Continuing his statement, al-Sadr said that the bigger problem was the a exaggeration of this issue by some internal parties in order to "spread fear and sectarianism among the Iraqi people, and finally to present themselves as defenders of the land and honor in the people's eyes."

In a Twitter post, former parliament speaker Mohammed al-Halbousi, stated that the policy of propagandistic terror to create insecurity by a "group of mercenaries" would not deceive anybody anymore. The 2014 occurrences were an expressive lesson well learned by the Iraqis. 

"Daesh will not return and terrorism will disappear in all its forms. There is no place or refuge for them in an independent, secure, capable, and prosperous Iraq," he continued, using Arabic acronym of ISIS. 

Defense Minister Juma Anad was another figure to react, stressing that the position of the ISIS terrorist group is not the same as in 2014 and that the terrorist gangs operating on the ground are small and their elements just have light weapons like assault and sniper rifles. 

The Iraqi-Syrian borders are tightly controlled and " we follow Hasakah prison developments," he assured. 

He warned about publishing misinformation about ISIS on social platforms, arguing that this can negatively impact the security in Iraq. 

These remarks come at a time when many Iraqi political analysts and observers, especially among Iraqi resistance groups, believe that with the expiration of the presence of foreign troops under the Iraqi parliament's law for expulsion of foreign forces, one of Washington's main strategies for maintaining its troops in Iraqi soil is helping the return of ISIS and increasing threats to Iraqi national security. Though there is no danger of ISIS seizing large parts of Iraq and Syria like in 2014, Iraqi leaders should take seriously counter-ISIS plans given the American plot to bring back the terrorist group to justify its military stay. 

In post-ISIS period in Syria and Iraq in which a large number of ISIS fighters were captured by both countries' security forces, the Western countries not only blocked trials of them in international courts for the fear of disclosure of who really sponsored them but also are now preventing their return to their home countries for their re-exploitation in new operations. The terrorist elements in prison now work like a ticking bomb that can endanger the country anytime and cause tremendous harm. This is certainly on the American agenda. A commander of Free Syrian Army, the military arm of the Syrian opposition, reacted to the news of Hasakah jail break, saying on his Facebook account: "5,000 ISIS militants escaped from Hasakah jail.
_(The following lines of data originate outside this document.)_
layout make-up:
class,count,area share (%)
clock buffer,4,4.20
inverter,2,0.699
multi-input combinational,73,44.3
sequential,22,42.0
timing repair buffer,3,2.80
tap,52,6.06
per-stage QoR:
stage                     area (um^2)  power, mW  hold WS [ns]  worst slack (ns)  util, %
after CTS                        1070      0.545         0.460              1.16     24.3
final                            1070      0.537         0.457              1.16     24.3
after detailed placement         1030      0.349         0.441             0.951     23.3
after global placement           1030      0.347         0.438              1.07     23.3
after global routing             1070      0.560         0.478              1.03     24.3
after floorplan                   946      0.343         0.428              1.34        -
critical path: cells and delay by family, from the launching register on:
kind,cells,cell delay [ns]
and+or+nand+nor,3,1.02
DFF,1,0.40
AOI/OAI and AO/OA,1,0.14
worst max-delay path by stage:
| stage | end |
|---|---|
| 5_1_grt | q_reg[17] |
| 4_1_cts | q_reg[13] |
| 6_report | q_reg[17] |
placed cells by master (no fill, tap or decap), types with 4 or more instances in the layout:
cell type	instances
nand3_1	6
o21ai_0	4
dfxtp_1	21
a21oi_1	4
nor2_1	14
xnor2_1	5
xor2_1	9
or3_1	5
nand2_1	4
==> flow/design.v <==
module top(
    input clk,               
    input rst_n,             
    output [7:0] led,        
    input usb_rx,            
    output usb_tx            
    );
    wire rst = ~rst_n;
    assign usb_tx = usb_rx;   
    reg [31:0] counter;
    always @(posedge clk) begin
        counter = counter + 1;
        led = counter[31:23];
    end
endmodule
==> flow/run.sh <==
#!/bin/bash
# OpenROAD 26Q1-2900-gdf79404cd8, Yosys 0.63+post, stock flow scripts
make -C /OpenROAD-flow-scripts/flow DESIGN_CONFIG=/design/flow/config.mk WORK_HOME=/design/flow/orfs finish
==> flow/config.mk <==
export PLATFORM = sky130hd
export DESIGN_NAME = top
export DESIGN_NICKNAME = top
export VERILOG_FILES = /design/flow/design.v
export SDC_FILE = /design/flow/constraint.sdc
export NUM_CORES = 4
export LEC_CHECK = 1
export CORE_AREA = 10 10 113 113
export DIE_AREA = 0 0 123 123
==> flow/constraint.sdc <==
current_design top

set clk_period 5.2
set clk_io_pct 0.2

create_clock -name clk0 -period $clk_period [get_ports {clk}]

set non_clock_inputs [all_inputs -no_clocks]
set_input_delay [expr $clk_period * $clk_io_pct] -clock clk0 $non_clock_inputs
set_output_delay [expr $clk_period * $clk_io_pct] -clock clk0 [all_outputs]
==> flow_summary.toml <==
# flow metrics
[run_status]
status = "completed"

[clock_tree]
clk_pin_slew_worst_paths_ns = 0.06
clk_latency_ns = 0.28
cts_made_buffers = 5
cts_resized = 0
cts_tree = "done"
clock_sinks = 31
cts_root_buffer = "clkbuf_8"
htree_levels = 2
hold_buffers = 0
post-cts-setup-buffers = 0
clock_path_buffers = 2

[floorplanning]
fp_util_pct = 12.6
rows = 37
die_h_um = 123
pin_count = 12
die-area_sq_mm = 0.0151
core-area_sq_mm = 0.0103
fp.dieW_um = 123

[pwr]
p_leak_nw = 0.484
irDropWorstVdd_mv = 0.0820
pwr_density_cell_mw_per_mm2 = 264

[final_timing]
fin_crit_sh_pct = 43.7
finalHoldViolCount = 0
setup_ws_ns = 2.93
fin_tns_setup_ns = 0
period_needed_ns = 2.27
report.final.slew_viol_count = 0
worst_slew_pin_slew_ns = 0.710
slew_headroom_pct = 52.5
worst_hold_slack_ns = 0.426
setup_violations = 0
max_freq_mhz = 440
grt_setup_unrepaired = "no"
clock_skew_ns = 0.00886

[logic_synthesis]
synth.cell_area_sq_mm = 0.00130
yosys-top-cells-area = "dfxtp_1, xnor2_1, xor2_1, buf_4, nand3_1"
synthFlopType = "dfxtp_1"
synth_flops = 31
syn_inst = 132
ys_chip_area_sq_mm = 0.00130
synth_seq_share_pct = 47.6
post_synth.cell_area_avg_sq_um = 9.87
synthArstFlopShare_pct = 0
yosysWarnings = 2
synth_cell_types = 18
ys_cells = 132
most_common_cell = "dfxtp_1"
synth.cells.most_frequent = "dfxtp_1, xnor2_1, nand3_1"
edf_count = 0
synth_top_area_share_pct = 47.6
yosys.area.top_type = "dfxtp_1"

[worst_setup_path]
cp.required_ns = 4.16
crit_fanout = 5
path_cells = "clkdlybuf4s50_1"
critPathLaunchType = "flip-flop"
cp_slowest_cell = "clkdlybuf4s50_1"
cp_data_arrival_time_ns = 1.23
crit_type = "flip-flop to output port"
cp_num_buf_inv = 1
slowest_delay_ns = 0.54
endpoint_kind = "output port"
cp_top_family = "buffers and inverters"

[route]
via_per_inst = 3.07
diodes = 0
firstDrtPassIters = 4
wl_per_cell_um = 7.85
drt-total-wl_um = 2150
dr.first_iter.drc_count = 51
vias = 842
drtAntennaViolNets = 0
route.detailed.drc = 0

[finish]
synthToLayoutAreaGrowth_pct = 19.7
logic_area_sq_um = 592
largest_register_ffs = 31
drive_gt1_share_pct = 7.97
fillers = 1141
seqCellArea_sq_um = 621
final_util_pct = 15.1
stdcell_count = 274

[global_route]
grt_usage_pct = 2.89
grt_pass1_vias = 759
grt_antenna_before_repair = 0
overflow = 0
grt_pass1_wl_um = 3590
grt_max_degree = 10

[placement]
post-dp-hpwl_um = 1630
port_buffers = 8
dp_cells = 266
place.gp.congestion = 0.788
pre_cts_ws_ns = 3.12

[hold_path]
min_path_type = "flip-flop to flip-flop"

[job]
openroad.warnings = 26
cap_violations = 0
--- design/flow/run.sh ---
#!/bin/bash
# OpenROAD 26Q1-2900-gdf79404cd8, Yosys 0.63+post, stock flow scripts
make -C /OpenROAD-flow-scripts/flow DESIGN_CONFIG=/design/flow/config.mk WORK_HOME=/design/flow/orfs finish
--- design/flow/config.mk ---
export PLATFORM = sky130hd
export DESIGN_NAME = Serial_adder
export DESIGN_NICKNAME = Serial_adder
export VERILOG_FILES = /design/flow/design.v
export SDC_FILE = /design/flow/constraint.sdc
export NUM_CORES = 4
export LEC_CHECK = 1
export CORE_UTILIZATION = 30
--- design/flow/constraint.sdc ---
current_design Serial_adder

set clk_period 1.4
set clk_io_pct 0.2

create_clock -name clk0 -period $clk_period [get_ports {clk}]

set non_clock_inputs [all_inputs -no_clocks]
set_input_delay [expr $clk_period * $clk_io_pct] -clock clk0 $non_clock_inputs
set_output_delay [expr $clk_period * $clk_io_pct] -clock clk0 [all_outputs]
--- design/flow/design.v ---
`timescale 1ns / 1ps
module Bit_counter(
    input clk, rst, count_en,
    output reg [5:0] count,
    output done
    );
    always @ (posedge clk or posedge rst) begin
        if(rst) begin
            count <= 6'b0;
        end else if(count_en) begin
            count <= count + 1;
        end
    end
    assign done = (count == 6'd31);
endmodule
## run.sh

```bash
#!/bin/bash
# OpenROAD 26Q1-2900-gdf79404cd8, Yosys 0.63+post, stock flow scripts
make -C /OpenROAD-flow-scripts/flow DESIGN_CONFIG=/design/flow/config.mk WORK_HOME=/design/flow/orfs finish
```

## config.mk

```make
export PLATFORM = sky130hd
export DESIGN_NAME = conv_pool
export DESIGN_NICKNAME = conv_pool
export VERILOG_FILES = /design/flow/design.v
export SDC_FILE = /design/flow/constraint.sdc
export NUM_CORES = 4
export LEC_CHECK = 1
export CORE_UTILIZATION = 40
export SYNTH_HDL_FRONTEND = slang
```

## constraint.sdc

```tcl
current_design conv_pool

set clk_period 18.0
set clk_io_pct 0.2

create_clock -name clk0 -period $clk_period [get_ports {clk}]

set non_clock_inputs [all_inputs -no_clocks]
set_input_delay [expr $clk_period * $clk_io_pct] -clock clk0 $non_clock_inputs
set_output_delay [expr $clk_period * $clk_io_pct] -clock clk0 [all_outputs]
```
==> ./design.v <==
`timescale 1ns / 1ps
module PC(
    input clk, reset, PCWrite,
    input [31:0] pc_in,
    output reg [31:0] pc_out
    );
    always @(posedge clk) begin
    if (reset)
    pc_out <= 32'b0;
    else if (PCWrite)
    pc_out <= pc_in;
    end
endmodule
==> ./run.sh <==
#!/bin/bash
# OpenROAD 26Q1-2900-gdf79404cd8, Yosys 0.63+post, stock flow scripts
make -C /OpenROAD-flow-scripts/flow DESIGN_CONFIG=/design/flow/config.mk WORK_HOME=/design/flow/orfs finish
==> ./config.mk <==
export PLATFORM = sky130hd
export DESIGN_NAME = PC
export DESIGN_NICKNAME = PC
export VERILOG_FILES = /design/flow/design.v
export SDC_FILE = /design/flow/constraint.sdc
export NUM_CORES = 4
export LEC_CHECK = 1
export CORE_AREA = 10 10 91 91
export DIE_AREA = 0 0 101 101
==> ./constraint.sdc <==
current_design PC

set clk_period 1.0
set clk_io_pct 0.2

create_clock -name clk0 -period $clk_period [get_ports {clk}]

set non_clock_inputs [all_inputs -no_clocks]
set_input_delay [expr $clk_period * $clk_io_pct] -clock clk0 $non_clock_inputs
set_output_delay [expr $clk_period * $clk_io_pct] -clock clk0 [all_outputs]
==> ./run.sh <==
#!/bin/bash
# OpenROAD 26Q1-2900-gdf79404cd8, Yosys 0.63+post, stock flow scripts
make -C /OpenROAD-flow-scripts/flow DESIGN_CONFIG=/design/flow/config.mk WORK_HOME=/design/flow/orfs finish
==> ./config.mk <==
export PLATFORM = sky130hd
export DESIGN_NAME = MEM_WB_Reg
export DESIGN_NICKNAME = MEM_WB_Reg
export VERILOG_FILES = /design/flow/design.v
export SDC_FILE = /design/flow/constraint.sdc
export NUM_CORES = 4
export LEC_CHECK = 1
export CORE_UTILIZATION = 50
==> ./constraint.sdc <==
current_design MEM_WB_Reg

set clk_period 1.0
set clk_io_pct 0.2

create_clock -name clk0 -period $clk_period [get_ports {clk}]

set non_clock_inputs [all_inputs -no_clocks]
set_input_delay [expr $clk_period * $clk_io_pct] -clock clk0 $non_clock_inputs
set_output_delay [expr $clk_period * $clk_io_pct] -clock clk0 [all_outputs]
What happens if do the 10,000 of them in Al-Hawl camp?" 

Although no party can claim to be able to fully contain the threat of ISIS, especially since the terrorist organization has resorted to covert activities in the form of local cells in the provinces since the fall of its caliphate, which make them more difficult to identify and suppress, it seems that the massive success of the resistance forces like Iraq's Popular Mobilization Forces (PMF) and their rapid and unconditional presence in the battle against terrorism and reaction to the White House plans to destabilize the region is the main source of confidence making some Iraqi leaders decline to take seriously the resurgence of ISIS. 

Meanwhile, underestimating by central government the ISIS re-emergence threats, including attacks on farms, insecurity in routes, extortion, and  hostage taking, mostly worries the ordinary people who have a more realistic and supportive view of PMF's operational presence especially in the regions where the terrorists already have presence and activity.